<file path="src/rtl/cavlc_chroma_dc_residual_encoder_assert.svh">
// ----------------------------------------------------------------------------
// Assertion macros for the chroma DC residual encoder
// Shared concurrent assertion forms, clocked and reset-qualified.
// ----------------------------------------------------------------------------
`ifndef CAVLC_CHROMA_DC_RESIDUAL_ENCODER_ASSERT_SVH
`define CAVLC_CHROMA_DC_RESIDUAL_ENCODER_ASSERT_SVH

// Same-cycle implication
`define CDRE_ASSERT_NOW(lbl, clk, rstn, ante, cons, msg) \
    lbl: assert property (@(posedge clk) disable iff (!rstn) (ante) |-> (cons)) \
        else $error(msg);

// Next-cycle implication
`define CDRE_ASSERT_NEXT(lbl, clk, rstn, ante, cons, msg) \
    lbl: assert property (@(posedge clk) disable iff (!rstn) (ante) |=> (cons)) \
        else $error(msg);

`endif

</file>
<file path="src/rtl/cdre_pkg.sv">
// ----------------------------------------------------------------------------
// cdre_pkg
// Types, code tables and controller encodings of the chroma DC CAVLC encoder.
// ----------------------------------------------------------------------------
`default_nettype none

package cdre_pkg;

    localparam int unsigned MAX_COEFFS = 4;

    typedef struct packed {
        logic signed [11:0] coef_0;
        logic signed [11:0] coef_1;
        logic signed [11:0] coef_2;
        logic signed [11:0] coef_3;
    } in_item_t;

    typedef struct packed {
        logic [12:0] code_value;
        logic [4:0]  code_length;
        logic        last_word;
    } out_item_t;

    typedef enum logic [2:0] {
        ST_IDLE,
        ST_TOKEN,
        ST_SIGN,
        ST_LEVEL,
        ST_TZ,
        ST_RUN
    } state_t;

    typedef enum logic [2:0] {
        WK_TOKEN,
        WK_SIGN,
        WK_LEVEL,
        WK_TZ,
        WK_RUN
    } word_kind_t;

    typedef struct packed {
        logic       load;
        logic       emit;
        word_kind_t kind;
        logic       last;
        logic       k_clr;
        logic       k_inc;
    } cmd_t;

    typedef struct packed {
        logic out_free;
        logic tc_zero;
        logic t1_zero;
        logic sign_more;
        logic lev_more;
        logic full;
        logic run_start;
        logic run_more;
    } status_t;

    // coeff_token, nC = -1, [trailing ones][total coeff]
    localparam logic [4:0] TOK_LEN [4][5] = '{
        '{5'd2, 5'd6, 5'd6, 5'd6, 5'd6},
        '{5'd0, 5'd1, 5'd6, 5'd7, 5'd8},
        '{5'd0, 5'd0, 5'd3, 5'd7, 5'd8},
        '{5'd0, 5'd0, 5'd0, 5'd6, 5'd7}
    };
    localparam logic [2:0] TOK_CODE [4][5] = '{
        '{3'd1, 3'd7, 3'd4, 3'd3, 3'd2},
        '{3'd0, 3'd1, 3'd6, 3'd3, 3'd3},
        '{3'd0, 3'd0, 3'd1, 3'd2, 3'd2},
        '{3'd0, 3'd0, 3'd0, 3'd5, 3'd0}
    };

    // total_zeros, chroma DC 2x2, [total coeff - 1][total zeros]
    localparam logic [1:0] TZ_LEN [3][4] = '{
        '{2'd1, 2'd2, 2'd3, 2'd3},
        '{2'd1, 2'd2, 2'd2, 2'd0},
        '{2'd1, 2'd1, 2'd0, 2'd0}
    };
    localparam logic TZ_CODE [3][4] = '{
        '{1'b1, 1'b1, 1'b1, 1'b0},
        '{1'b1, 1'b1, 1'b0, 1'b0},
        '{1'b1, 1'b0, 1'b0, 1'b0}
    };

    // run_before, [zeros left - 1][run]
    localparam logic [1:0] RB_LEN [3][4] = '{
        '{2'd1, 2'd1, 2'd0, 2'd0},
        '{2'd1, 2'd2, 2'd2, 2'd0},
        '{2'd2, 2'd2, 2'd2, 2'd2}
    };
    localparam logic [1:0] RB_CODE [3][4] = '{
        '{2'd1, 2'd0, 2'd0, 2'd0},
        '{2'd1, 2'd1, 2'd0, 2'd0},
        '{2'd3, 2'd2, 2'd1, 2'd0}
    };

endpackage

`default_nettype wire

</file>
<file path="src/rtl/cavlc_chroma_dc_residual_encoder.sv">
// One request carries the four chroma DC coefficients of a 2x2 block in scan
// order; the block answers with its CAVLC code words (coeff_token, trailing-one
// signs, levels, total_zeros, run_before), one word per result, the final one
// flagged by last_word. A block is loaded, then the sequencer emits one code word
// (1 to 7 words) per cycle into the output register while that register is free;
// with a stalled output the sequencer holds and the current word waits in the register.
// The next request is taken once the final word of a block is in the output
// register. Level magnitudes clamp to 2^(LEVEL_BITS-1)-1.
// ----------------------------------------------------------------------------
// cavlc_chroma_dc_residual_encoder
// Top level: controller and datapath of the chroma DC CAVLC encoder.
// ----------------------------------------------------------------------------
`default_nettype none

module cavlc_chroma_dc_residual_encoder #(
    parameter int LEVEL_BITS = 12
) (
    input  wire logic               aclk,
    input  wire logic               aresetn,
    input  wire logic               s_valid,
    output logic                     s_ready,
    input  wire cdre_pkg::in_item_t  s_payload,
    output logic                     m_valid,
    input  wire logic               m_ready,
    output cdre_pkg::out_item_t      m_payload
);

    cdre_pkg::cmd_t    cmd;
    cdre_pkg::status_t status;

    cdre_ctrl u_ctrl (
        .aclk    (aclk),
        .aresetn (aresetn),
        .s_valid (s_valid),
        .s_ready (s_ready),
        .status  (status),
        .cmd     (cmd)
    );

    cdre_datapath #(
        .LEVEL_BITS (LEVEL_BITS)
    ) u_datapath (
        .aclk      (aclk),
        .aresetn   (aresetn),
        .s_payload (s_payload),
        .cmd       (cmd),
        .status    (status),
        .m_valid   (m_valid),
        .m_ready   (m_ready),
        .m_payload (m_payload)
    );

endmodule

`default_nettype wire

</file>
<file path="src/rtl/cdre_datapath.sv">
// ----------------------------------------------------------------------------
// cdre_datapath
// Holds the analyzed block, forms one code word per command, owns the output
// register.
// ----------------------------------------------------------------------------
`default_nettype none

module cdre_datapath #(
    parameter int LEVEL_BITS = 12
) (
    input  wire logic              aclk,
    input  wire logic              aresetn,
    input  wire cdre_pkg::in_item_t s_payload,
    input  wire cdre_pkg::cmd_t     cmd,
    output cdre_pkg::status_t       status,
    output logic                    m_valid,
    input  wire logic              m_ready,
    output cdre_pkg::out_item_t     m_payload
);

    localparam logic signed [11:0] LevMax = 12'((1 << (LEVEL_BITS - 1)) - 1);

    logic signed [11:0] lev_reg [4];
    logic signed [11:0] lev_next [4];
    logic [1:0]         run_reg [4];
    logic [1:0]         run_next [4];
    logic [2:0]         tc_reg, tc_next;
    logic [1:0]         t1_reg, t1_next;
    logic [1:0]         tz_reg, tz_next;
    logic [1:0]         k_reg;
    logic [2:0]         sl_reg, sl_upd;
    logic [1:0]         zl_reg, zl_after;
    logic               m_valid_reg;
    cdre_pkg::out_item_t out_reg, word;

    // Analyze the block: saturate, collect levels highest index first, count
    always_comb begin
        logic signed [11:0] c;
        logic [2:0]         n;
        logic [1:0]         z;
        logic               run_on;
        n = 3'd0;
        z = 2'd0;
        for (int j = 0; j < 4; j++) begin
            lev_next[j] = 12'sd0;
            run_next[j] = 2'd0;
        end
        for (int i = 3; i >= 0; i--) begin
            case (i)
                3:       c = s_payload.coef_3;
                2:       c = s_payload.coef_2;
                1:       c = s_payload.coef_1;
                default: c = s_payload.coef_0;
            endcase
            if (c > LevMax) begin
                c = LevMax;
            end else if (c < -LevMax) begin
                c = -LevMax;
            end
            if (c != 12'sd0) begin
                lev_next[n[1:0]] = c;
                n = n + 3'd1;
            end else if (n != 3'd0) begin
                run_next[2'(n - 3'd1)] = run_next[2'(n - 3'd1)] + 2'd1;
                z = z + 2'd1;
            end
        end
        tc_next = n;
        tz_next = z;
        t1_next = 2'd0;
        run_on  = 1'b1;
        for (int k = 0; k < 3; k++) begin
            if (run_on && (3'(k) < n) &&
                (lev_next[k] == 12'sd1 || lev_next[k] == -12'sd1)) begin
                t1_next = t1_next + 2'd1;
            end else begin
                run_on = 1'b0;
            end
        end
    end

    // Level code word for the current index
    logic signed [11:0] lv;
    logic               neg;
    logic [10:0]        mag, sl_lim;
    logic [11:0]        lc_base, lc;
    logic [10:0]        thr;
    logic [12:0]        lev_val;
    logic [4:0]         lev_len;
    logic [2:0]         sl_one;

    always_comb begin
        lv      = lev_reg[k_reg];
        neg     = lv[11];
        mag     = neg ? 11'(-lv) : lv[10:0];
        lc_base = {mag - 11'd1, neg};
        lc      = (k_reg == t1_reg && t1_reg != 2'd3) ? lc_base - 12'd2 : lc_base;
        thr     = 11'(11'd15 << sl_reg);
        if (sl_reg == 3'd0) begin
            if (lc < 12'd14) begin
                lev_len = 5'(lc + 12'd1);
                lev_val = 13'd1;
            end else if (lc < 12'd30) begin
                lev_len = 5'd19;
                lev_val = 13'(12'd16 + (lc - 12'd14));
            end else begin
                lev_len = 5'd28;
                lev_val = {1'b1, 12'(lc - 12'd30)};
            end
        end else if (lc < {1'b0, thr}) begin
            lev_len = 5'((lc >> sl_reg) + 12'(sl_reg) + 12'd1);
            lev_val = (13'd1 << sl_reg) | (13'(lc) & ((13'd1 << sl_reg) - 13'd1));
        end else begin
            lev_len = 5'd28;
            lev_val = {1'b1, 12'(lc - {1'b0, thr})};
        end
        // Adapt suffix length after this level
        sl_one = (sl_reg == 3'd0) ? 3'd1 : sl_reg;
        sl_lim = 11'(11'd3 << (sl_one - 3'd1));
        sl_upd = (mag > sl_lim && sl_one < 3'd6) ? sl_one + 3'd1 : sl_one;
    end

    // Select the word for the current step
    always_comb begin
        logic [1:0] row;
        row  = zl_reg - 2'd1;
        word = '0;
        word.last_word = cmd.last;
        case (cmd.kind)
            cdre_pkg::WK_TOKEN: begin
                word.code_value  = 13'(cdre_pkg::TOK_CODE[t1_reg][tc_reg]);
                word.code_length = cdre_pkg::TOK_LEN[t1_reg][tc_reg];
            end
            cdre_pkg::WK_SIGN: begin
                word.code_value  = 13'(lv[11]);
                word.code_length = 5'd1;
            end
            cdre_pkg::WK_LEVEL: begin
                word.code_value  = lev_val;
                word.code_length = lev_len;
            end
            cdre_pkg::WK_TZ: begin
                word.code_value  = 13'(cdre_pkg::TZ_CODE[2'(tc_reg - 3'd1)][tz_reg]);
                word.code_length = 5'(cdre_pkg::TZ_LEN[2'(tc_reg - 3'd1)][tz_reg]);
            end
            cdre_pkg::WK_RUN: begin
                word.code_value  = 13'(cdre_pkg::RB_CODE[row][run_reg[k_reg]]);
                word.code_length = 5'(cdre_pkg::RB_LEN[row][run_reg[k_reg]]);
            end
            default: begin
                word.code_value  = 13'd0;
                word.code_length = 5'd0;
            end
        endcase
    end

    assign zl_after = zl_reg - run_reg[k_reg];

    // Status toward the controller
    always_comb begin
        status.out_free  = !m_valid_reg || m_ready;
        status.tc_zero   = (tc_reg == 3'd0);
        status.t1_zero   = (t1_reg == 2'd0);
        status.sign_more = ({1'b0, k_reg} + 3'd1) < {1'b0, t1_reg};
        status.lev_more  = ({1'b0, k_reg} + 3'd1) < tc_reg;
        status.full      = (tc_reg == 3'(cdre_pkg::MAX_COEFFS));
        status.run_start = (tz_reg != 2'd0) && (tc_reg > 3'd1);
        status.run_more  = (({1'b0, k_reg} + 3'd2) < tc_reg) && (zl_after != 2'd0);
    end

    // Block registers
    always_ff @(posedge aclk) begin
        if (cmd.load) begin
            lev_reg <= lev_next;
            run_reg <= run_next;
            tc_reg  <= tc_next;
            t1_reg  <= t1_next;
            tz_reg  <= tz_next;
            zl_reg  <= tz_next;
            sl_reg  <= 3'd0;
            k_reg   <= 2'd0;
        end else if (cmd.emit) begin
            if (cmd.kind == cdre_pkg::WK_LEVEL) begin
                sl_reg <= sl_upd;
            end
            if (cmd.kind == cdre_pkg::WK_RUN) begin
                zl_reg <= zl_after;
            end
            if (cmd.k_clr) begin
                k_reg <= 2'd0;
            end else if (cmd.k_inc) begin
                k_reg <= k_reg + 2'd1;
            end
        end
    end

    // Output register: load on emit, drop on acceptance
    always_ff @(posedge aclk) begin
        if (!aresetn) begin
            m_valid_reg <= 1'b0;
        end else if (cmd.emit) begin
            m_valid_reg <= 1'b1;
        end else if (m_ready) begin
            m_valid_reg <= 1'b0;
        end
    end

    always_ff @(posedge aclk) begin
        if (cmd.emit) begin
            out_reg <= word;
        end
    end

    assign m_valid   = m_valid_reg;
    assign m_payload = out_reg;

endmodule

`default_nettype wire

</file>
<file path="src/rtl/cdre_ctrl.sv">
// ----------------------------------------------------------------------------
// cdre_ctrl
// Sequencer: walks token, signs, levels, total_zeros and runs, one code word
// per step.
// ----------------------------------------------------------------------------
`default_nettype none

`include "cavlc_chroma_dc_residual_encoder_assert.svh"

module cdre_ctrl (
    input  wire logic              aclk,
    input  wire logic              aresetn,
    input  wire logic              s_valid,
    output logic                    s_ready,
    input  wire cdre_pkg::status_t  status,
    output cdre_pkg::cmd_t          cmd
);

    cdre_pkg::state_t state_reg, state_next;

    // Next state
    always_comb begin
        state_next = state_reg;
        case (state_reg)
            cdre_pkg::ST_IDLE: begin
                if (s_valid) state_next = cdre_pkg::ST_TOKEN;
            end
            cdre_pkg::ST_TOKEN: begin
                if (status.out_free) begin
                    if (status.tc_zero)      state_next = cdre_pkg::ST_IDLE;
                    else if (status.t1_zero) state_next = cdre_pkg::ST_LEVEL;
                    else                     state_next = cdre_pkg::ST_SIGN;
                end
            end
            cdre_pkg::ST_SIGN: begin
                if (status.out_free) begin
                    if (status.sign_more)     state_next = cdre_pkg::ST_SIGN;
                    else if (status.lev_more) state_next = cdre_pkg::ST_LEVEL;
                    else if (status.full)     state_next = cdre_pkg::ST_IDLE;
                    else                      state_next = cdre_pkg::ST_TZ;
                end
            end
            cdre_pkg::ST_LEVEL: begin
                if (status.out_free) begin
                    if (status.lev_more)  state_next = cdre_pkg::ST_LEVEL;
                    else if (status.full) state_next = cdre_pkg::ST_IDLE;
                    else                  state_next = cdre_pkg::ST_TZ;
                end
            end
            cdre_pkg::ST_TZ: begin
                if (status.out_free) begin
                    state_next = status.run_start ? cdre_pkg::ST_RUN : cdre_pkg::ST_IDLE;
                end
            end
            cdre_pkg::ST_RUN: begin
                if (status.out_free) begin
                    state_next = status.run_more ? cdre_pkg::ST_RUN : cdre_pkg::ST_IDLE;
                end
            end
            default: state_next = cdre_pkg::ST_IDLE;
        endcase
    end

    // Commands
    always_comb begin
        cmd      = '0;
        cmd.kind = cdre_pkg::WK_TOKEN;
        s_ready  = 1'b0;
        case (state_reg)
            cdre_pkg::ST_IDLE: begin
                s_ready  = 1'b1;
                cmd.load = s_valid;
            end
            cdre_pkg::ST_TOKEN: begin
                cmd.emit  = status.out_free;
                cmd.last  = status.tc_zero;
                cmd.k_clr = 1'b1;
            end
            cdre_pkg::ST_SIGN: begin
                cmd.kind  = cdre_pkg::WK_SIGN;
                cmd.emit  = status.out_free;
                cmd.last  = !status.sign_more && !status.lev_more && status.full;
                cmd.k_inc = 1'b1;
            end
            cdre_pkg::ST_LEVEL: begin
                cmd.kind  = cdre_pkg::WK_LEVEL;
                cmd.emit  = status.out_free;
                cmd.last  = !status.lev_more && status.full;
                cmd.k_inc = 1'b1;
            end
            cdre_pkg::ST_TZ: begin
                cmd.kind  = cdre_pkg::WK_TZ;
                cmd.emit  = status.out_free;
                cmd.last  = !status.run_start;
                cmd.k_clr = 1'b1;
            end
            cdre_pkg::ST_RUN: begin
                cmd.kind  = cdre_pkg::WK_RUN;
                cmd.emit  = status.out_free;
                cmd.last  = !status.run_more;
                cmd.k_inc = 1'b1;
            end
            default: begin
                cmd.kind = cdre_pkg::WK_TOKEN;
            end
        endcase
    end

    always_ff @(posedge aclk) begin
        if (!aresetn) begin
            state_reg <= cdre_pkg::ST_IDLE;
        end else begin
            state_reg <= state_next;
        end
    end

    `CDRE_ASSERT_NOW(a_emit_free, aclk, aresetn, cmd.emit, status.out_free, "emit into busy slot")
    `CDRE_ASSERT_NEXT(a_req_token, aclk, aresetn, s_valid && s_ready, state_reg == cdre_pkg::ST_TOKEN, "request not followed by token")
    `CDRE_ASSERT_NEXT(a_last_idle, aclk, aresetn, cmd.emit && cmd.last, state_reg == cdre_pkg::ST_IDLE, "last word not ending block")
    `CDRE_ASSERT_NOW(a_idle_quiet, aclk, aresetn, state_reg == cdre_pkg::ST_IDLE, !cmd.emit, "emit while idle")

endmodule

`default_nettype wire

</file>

==================================================

_THE TASK:_ Only the lines from the start of the listing through the line with "clocked and reset-qualified." should be repeated, each exactly as it stands.

_EXERCISE RESULT:_
<file path="src/rtl/cavlc_chroma_dc_residual_encoder_assert.svh">
// ----------------------------------------------------------------------------
// Assertion macros for the chroma DC residual encoder
// Shared concurrent assertion forms, clocked and reset-qualified.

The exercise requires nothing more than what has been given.